Swedish regulator Spelinspektionen has appealed a decision by a Swedish court to reduce penalties against Genesis Global and Aspire Global’s AG Communications, claiming that the decision was of “decisive importance” to its ability to issue appropriate penalties in general.
The same court also dismissed Betway’s appeal against a Spelinspektionen penalty.
Both the Aspire and Genesis cases involved the self-exclusion tool Spelpaus, which all operators had to use. Genesis received a warning and a penalty fee of SEK4m (£329,600/€382,000/$431,900) in March 2019 for failing to connect to Spelpaus for 33 days.
Aspire, which operates sites such as Karamba, got a fine of SEK3 million for failing to connect for nine days.
The penalties, in this case, were based on both the seriousness of the offences involved and the annual turnover of the licensee who committed an infringement, as specified by Swedish law.
However, both operators appealed the decisions to the Linköping Court of Appeal. It then reduced the penalties to SEK2 million and SEK1.5 million, respectively.
Both operators then appealed the rulings to the Jönköping Court of Appeal.
While the court agreed that the offences were serious, it objected to Spelinspektionen’s method of calculating the penalty.

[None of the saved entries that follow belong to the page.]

`src/rtl/irqsw_pkg.sv`:
```
package irqsw_pkg;
  localparam int NPIRQ    = 4;
  localparam int PIN_W    = 2;
  localparam int ROUTE_W  = 8;
  localparam int OFF_BIT  = 7;
  localparam logic [ROUTE_W-1:0] ROUTE_A_RST     = 8'h80;
  localparam logic [ROUTE_W-1:0] ROUTE_OTHER_RST = 8'h00;

  typedef logic [PIN_W-1:0] grp_idx_t;

  // Rotation of a device pin by its slot: (pin + slot - 1) mod 4
  function automatic grp_idx_t rotate_pin(input int unsigned pin, input int unsigned slot);
    int unsigned sum;
    sum = pin + slot + NPIRQ - 1;
    return grp_idx_t'(sum % NPIRQ);
  endfunction
endpackage

```
`src/rtl/irqsw_rst_sync.sv`:
```
module irqsw_rst_sync (
  input  logic clk,
  input  logic arst_n,
  output logic srst_n
);
  logic [1:0] stage_q;
  logic [1:0] stage_d;

  always_comb stage_d = {stage_q[0], 1'b1};

  always_ff @(posedge clk or negedge arst_n) begin
    if (!arst_n) stage_q <= '0;
    else         stage_q <= stage_d;
  end

  assign srst_n = stage_q[1];
endmodule

```
`src/rtl/irqsw_level_store.sv`:
```
module irqsw_level_store
  import irqsw_pkg::*;
#(
  parameter int NDEV  = 64,
  parameter int IDX_W = 8
) (
  input  logic             clk,
  input  logic             rst_n,
  input  logic             upd_valid,
  input  logic [IDX_W-1:0] upd_idx,
  input  grp_idx_t         upd_grp,
  input  logic             upd_level,
  output logic [NPIRQ-1:0] grp_any
);
  localparam int DEV_W = (NDEV > 1) ? $clog2(NDEV) : 1;

  logic             in_range;
  logic [DEV_W-1:0] dev_sel;

  assign in_range = (int'(upd_idx) < NDEV);
  assign dev_sel  = DEV_W'(upd_idx);

  logic [NDEV-1:0] bits_q [NPIRQ];
  logic [NDEV-1:0] bits_d [NPIRQ];
  logic [NPIRQ-1:0] grp_en;

  for (genvar g = 0; g < NPIRQ; g++) begin : g_grp
    assign grp_en[g] = upd_valid && in_range && (upd_grp == grp_idx_t'(g));

    always_comb begin
      bits_d[g] = bits_q[g];
      if (grp_en[g]) bits_d[g][dev_sel] = upd_level;
    end

    always_ff @(posedge clk or negedge rst_n) begin
      if (!rst_n)         bits_q[g] <= '0;
      else if (grp_en[g]) bits_q[g] <= bits_d[g];
    end

    assign grp_any[g] = |bits_q[g];

    // out-of-range index leaves this group's bits untouched
    assert_oob_ignored_R4: assert property (@(posedge clk) disable iff (!rst_n)
      (upd_valid && (int'(upd_idx) >= NDEV)) |=> $stable(bits_q[g]));

    // an accepted update stores the level of that device
    assert_level_stored_R2: assert property (@(posedge clk) disable iff (!rst_n)
      (upd_valid && (int'(upd_idx) < NDEV) && (upd_grp == grp_idx_t'(g)))
        |=> (bits_q[g][$past(dev_sel)] == $past(upd_level)));

    // at most one device bit per group changes per cycle
    assert_single_bit_R3: assert property (@(posedge clk) disable iff (!rst_n)
      1'b1 |=> ($countones(bits_q[g] ^ $past(bits_q[g])) <= 1));
  end
endmodule

```
`src/rtl/irqsw_route_regs.sv`:
```
module irqsw_route_regs
  import irqsw_pkg::*;
(
  input  logic                            clk,
  input  logic                            rst_n,
  input  logic                            wr_en,
  input  grp_idx_t                        wr_sel,
  input  logic [ROUTE_W-1:0]              wr_data,
  output logic [NPIRQ-1:0][ROUTE_W-1:0]   route_q
);
  logic [NPIRQ-1:0][ROUTE_W-1:0] route_d;
  logic [NPIRQ-1:0]              reg_en;

  for (genvar g = 0; g < NPIRQ; g++) begin : g_reg
    localparam logic [ROUTE_W-1:0] RST_VAL = (g == 0) ? ROUTE_A_RST : ROUTE_OTHER_RST;

    assign reg_en[g] = wr_en && (wr_sel == grp_idx_t'(g));

    always_comb begin
      route_d[g] = route_q[g];
      if (reg_en[g]) route_d[g] = wr_data;
    end

    always_ff @(posedge clk or negedge rst_n) begin
      if (!rst_n)         route_q[g] <= RST_VAL;
      else if (reg_en[g]) route_q[g] <= route_d[g];
    end

    // a write to this group lands here
    assert_route_write_R5: assert property (@(posedge clk) disable iff (!rst_n)
      (wr_en && (wr_sel == grp_idx_t'(g))) |=> (route_q[g] == $past(wr_data)));

    // writes to other groups leave this one alone
    assert_route_hold_R5: assert property (@(posedge clk) disable iff (!rst_n)
      !(wr_en && (wr_sel == grp_idx_t'(g))) |=> $stable(route_q[g]));
  end
endmodule

```
`src/rtl/irqsw_line_merge.sv`:
```
module irqsw_line_merge
  import irqsw_pkg::*;
#(
  parameter int NLINES = 16
) (
  input  logic [NPIRQ-1:0]              grp_any,
  input  logic [NPIRQ-1:0][ROUTE_W-1:0] route,
  output logic [NLINES-1:0]             line_lvl
);
  localparam int NUM_W = ROUTE_W - 1;

  logic [NPIRQ-1:0] grp_live;

  for (genvar p = 0; p < NPIRQ; p++) begin : g_live
    assign grp_live[p] = grp_any[p] && !route[p][OFF_BIT];
  end

  for (genvar l = 0; l < NLINES; l++) begin : g_line
    always_comb begin
      line_lvl[l] = 1'b0;
      for (int p = 0; p < NPIRQ; p++) begin
        if (grp_live[p] && (route[p][NUM_W-1:0] == NUM_W'(l))) line_lvl[l] = 1'b1;
      end
    end
  end
endmodule

```
`src/rtl/irq_swizzle_router.sv`:
```
module irq_swizzle_router
  import irqsw_pkg::*;
#(
  parameter int NDEV   = 64,
  parameter int IDX_W  = 8,
  parameter int SLOT_W = 5,
  parameter int NLINES = 16
) (
  input  logic              clk,
  input  logic              rst_n,
  input  logic              lvl_valid,
  input  logic [IDX_W-1:0]  lvl_dev,
  input  logic [SLOT_W-1:0] lvl_slot,
  input  logic [1:0]        lvl_pin,
  input  logic              lvl_level,
  input  logic              rt_we,
  input  logic [1:0]        rt_sel,
  input  logic [7:0]        rt_wdata,
  output logic [3:0]        pirq_active,
  output logic [NLINES-1:0] ctl_line
);
  localparam int LINE_W = (NLINES > 1) ? $clog2(NLINES) : 1;

  logic                          srst_n;
  grp_idx_t                      upd_grp;
  logic [NPIRQ-1:0]              grp_any;
  logic [NPIRQ-1:0][ROUTE_W-1:0] route_q;

  irqsw_rst_sync u_rst (
    .clk    (clk),
    .arst_n (rst_n),
    .srst_n (srst_n)
  );

  assign upd_grp = rotate_pin(int'(lvl_pin), int'(lvl_slot));

  irqsw_level_store #(.NDEV(NDEV), .IDX_W(IDX_W)) u_lvl (
    .clk       (clk),
    .rst_n     (srst_n),
    .upd_valid (lvl_valid),
    .upd_idx   (lvl_dev),
    .upd_grp   (upd_grp),
    .upd_level (lvl_level),
    .grp_any   (grp_any)
  );

  irqsw_route_regs u_rt (
    .clk     (clk),
    .rst_n   (srst_n),
    .wr_en   (rt_we),
    .wr_sel  (rt_sel),
    .wr_data (rt_wdata),
    .route_q (route_q)
  );

  irqsw_line_merge #(.NLINES(NLINES)) u_merge (
    .grp_any  (grp_any),
    .route    (route_q),
    .line_lvl (ctl_line)
  );

  assign pirq_active = grp_any;

  // any raised line has at least one active group behind it
  assert_line_has_source_R8: assert property (@(posedge clk) disable iff (!srst_n)
    (|ctl_line) |-> (|grp_any));

  for (genvar g = 0; g < NPIRQ; g++) begin : g_chk
    // an active, enabled, in-range group raises its line
    assert_group_drives_line_R8: assert property (@(posedge clk) disable iff (!srst_n)
      (grp_any[g] && !route_q[g][OFF_BIT] && (int'(route_q[g][ROUTE_W-2:0]) < NLINES))
        |-> ctl_line[route_q[g][LINE_W-1:0]]);
  end
endmodule

```
`config.mk`:
```
export PLATFORM = sky130hd
export DESIGN_NAME = irq_swizzle_router
export DESIGN_NICKNAME = d
export VERILOG_FILES = /design/src/rtl/irqsw_pkg.sv /design/src/rtl/irqsw_rst_sync.sv /design/src/rtl/irqsw_level_store.sv /design/src/rtl/irqsw_route_regs.sv /design/src/rtl/irqsw_line_merge.sv /design/src/rtl/irq_swizzle_router.sv
export SDC_FILE = /design/constraint.sdc
export NUM_CORES = 1
export LEC_CHECK = 0
export ABC_AREA = 1
export BUFFER_PORTS_ARGS = -buffer_cell sky130_fd_sc_hd__buf_2
export CORE_UTILIZATION = 55
export CTS_CLUSTER_DIAMETER = 60
export DETAILED_ROUTE_END_ITERATION = 10
export PLACE_DENSITY_LB_ADDON = 0.08
export REMOVE_ABC_BUFFERS = 1
export SETUP_SLACK_MARGIN = 0.4
export SLEW_MARGIN = 20
export SYNTH_ARGS = -nofsm -noshare
export SYNTH_HDL_FRONTEND = slang
export SYNTH_SLANG_ARGS = --single-unit
```
`constraint.sdc`:
```
create_clock -name clk -period 19.1 [get_ports clk]
set_input_delay 3.82 -clock clk [delete_from_list [all_inputs] [get_ports clk]]
set_output_delay 3.82 -clock clk [all_outputs]
set_load 0.1 [all_outputs]
```
==> flow_summary.json <==
{
  "fmax_mhz": 149,
  "post_cts_buffers": 0,
  "cts_resized": 0,
  "finalNonFillerCells": 2198,
  "fin_crit_sh_pct": 35.2,
  "grt_pass1_vias": 10800,
  "die_w_um": 160,
  "top_level_ports": 50,
  "synth_simple_gate_area_share_pct": 31.8,
  "postPlaceCellArea_um2": 14100,
  "area.growth.synth_to_final_pct": 10.1,
  "crit_type": "reg2out",
  "clock-sinks": 290,
  "status": "completed",
  "worst_slew_pin_slew_ps": 1020,
  "hpwlAfterDp_um": 20700,
  "ys_async_sr_fraction_pct": 100,
  "grt_pass1_wl_um": 54500,
  "required_ps": 15280,
  "path_max_fanout": 6,
  "drc": 0,
  "syn_avg_cell_area_um2": 7.50,
  "cellPowerDensity_nw_per_um2": 96.4,
  "ys_ff_latch": 290,
  "numCtsBuffers": 31,
  "cts.clk_slew.worst_paths_ps": 60,
  "synth_warnings": 0,
  "fin_setup_tns_ps": 0,
  "io_buffers": 46,
  "grt_usage_pct": 26.2,
  "relSlewSlack_pct": 31.7,
  "hold_viol": 0,
  "wirelength_um": 32700,
  "cp.arrival_ps": 2900,
  "synth_xor_xnor_area_share_pct": 0.128,
  "drive_gt1_share_pct": 5.98,
  "num_rows": 57,
  "die-area_um2": 25600,
  "routed-via-count": 11800,
  "drtIter0Drc": 1204,
  "place_inst": 2142,
  "setup-violations-final": 0,
  "synthMuxAreaShare_pct": 0,
  "tritoncts": "built",
  "netlist_area_um2": 13700,
  "insertion_delay_ps": 590,
  "synth_cell_types": 21,
  "peakVddDrop_mv": 0.0795,
  "clock-skew-final_ps": 41.2,
  "num-fill-cells": 2220,
  "initial_core_util_pct": 56.3,
  "synth_compound_area_share_pct": 10.5,
  "drv_slew": 0,
  "netlist_instances": 1830,
  "drt-pass1-iter-count": 5,
  "routabilityCongestion": 0.796,
  "ant_nets": 0,
  "h-tree-depth": 1,
  "crit_path_end_kind": "output pin",
  "ctsHoldBuffers": 0,
  "antenna_cells": 0,
  "min_period_ps": 6720,
  "coreArea_um2": 24400,
  "die_h_um": 160,
  "grt_max_degree": 189,
  "cap_viol_max_count": 0,
  "p_leak_nw": 7.04,
  "yosysSeqAreaShare_pct": 52.9,
  "cp-start-kind": "flip-flop",
  "rsz0062_at_grt": "false",
  "synthAdderAreaFrac_pct": 0.0912,
  "final_nets": 1882,
  "routed_via_density": 5.35,
  "cts_buffer_depth": 3,
  "wl_per_cell_um": 14.9,
  "hp-class": "reg2async",
  "antenna_found_initial": 0,
  "root_buffer": "clkbuf_16",
  "gr-total-overflow": 0,
  "stdcell_area_um2": 15100,
  "synth_flop_cell": "dfrtp_1",
  "synth_top_family_by_area": "simple AND/OR/NAND/NOR gates",
  "synth_edf_count": 0
}
cells in the final DEF (no fill, tap or decap), types with 16 or more instances in the layout:
master / count
o21ai_1: 143
nor3_1: 16
buf_2: 46
inv_1: 69
nand2_1: 701
clkbuf_16: 31
dfrtp_1: 288
nor2_1: 290
nand3_1: 98
o21ai_0: 145
power by group:
| part | switching [mW] | internal (mW) |
|---|---|---|
| clock network | 0.247 | 0.350 |
| registers | 0.0185 | 0.635 |
| logic | 0.169 | 0.0376 |
| total | 0.434 | 1.02 |
Yosys cell counts, types with 2 or more instances:
cell / instances / area (um2)
dfrtp_1: 289 / 7230
nor3_1: 16 / 80.1
buf_1: 2 / 7.51
o21ai_0: 145 / 726
nor2_1: 290 / 1090
buf_2: 12 / 60.1
clkbuf_1: 40 / 150
nor3_4: 4 / 65.1
buf_6: 12 / 135
o21ai_1: 143 / 716
nand2_1: 701 / 2630
nand3_1: 98 / 490
inv_1: 70 / 263
critical path: stages (launching register included):
cell	delay, ps
dfrtp_1	380
nor3_1	720
nand3_1	310
nor3_1	210
nand3_1	100
nand2_1	90
inv_1	40
nand2_1	60
buf_2	420
per-stage QoR:
| stage | hold WS, ps | setup slack (ps) | utilization [%] | power [mW] |
|---|---|---|---|---|
| final | 284 | 12380 | 61.9 | 1.46 |
| after global placement | 294 | 13120 | 57.8 | 0.865 |
| after CTS | 304 | 12480 | 61.9 | 1.47 |
| after global routing | 342 | 12240 | 61.9 | 1.51 |
| after detailed placement | 293 | 13080 | 57.8 | 0.869 |
| after floorplan | 331 | 10420 | - | 0.812 |
final timing paths:
path | start | to | slack (ps) | cells past startpoint
setup / recovery | u_rt.route_q[29] | ctl_line[12] | 12380 | 8
hold reg to reg | u_rst.stage_q[1] | u_lvl.bits_q[140] | 280 | 0
setup reg to reg | u_rst.stage_q[1] | u_lvl.bits_q[182] | 16720 | 2
max in group asynchronous | rst_n | u_rst.stage_q[1] | 15990 | 1
min in group clk | u_rst.stage_q[0] | u_rst.stage_q[1] | 350 | 0
hold / removal | u_rst.stage_q[1] | u_lvl.bits_q[140] | 280 | 0
area by class of cell:
class / instances / area (um2) / share of cell area (%)
flip-flops and latches: 290 / 7260 / 48.1
well taps: 324 / 405 / 2.68
repair buffers: 54 / 303 / 2.00
clock inverters: 12 / 134 / 0.886
multi-input cells: 1403 / 5840 / 38.7
clock buffers: 44 / 885 / 5.86
inverters: 71 / 272 / 1.80
logic make-up (layout without fill, tap and decap cells):
| logic type | Yosys count | in the layout |
|---|---|---|
| DFF | 290 | 290 |
| adders and majority gates | 1 | 1 |
| AOI/OAI and AO/OA | 288 | 288 |
| and+or+nand+nor | 1111 | 1111 |
| buffers and inverters | 137 | 181 |
| xor gates and xnor gates | 2 | 2 |
| other | 1 | 1 |
sequential cells by signal (all words and copies together), names as in the netlist:
register,cells
u_rt.route_q,32
u_rst.stage_q,2
u_lvl.bits_q,256
metal layers:
metal	global-route usage (%)	vias up	part of all wire (%)
met5	0	-	0
met4	6.62	0	2.3
met3	3.82	49	5.4
met2	39.6	290	44
met1	39.6	5517	48
li1	-	5900	-
Power figures use the tool's default switching activity.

The court stated that the regulator may impose penalties based on turnover in general. But, it also noted that these cases occurred very soon after the Swedish market opened.
As a result, Spelinspektionen calculated annual turnover based on the operator’s turnover for only January and February 2019. Both operators claimed that this resulted in inaccurate figures. And because Spelinspektionen did not present evidence to the contrary, the court reduced each penalty to SEK1 million.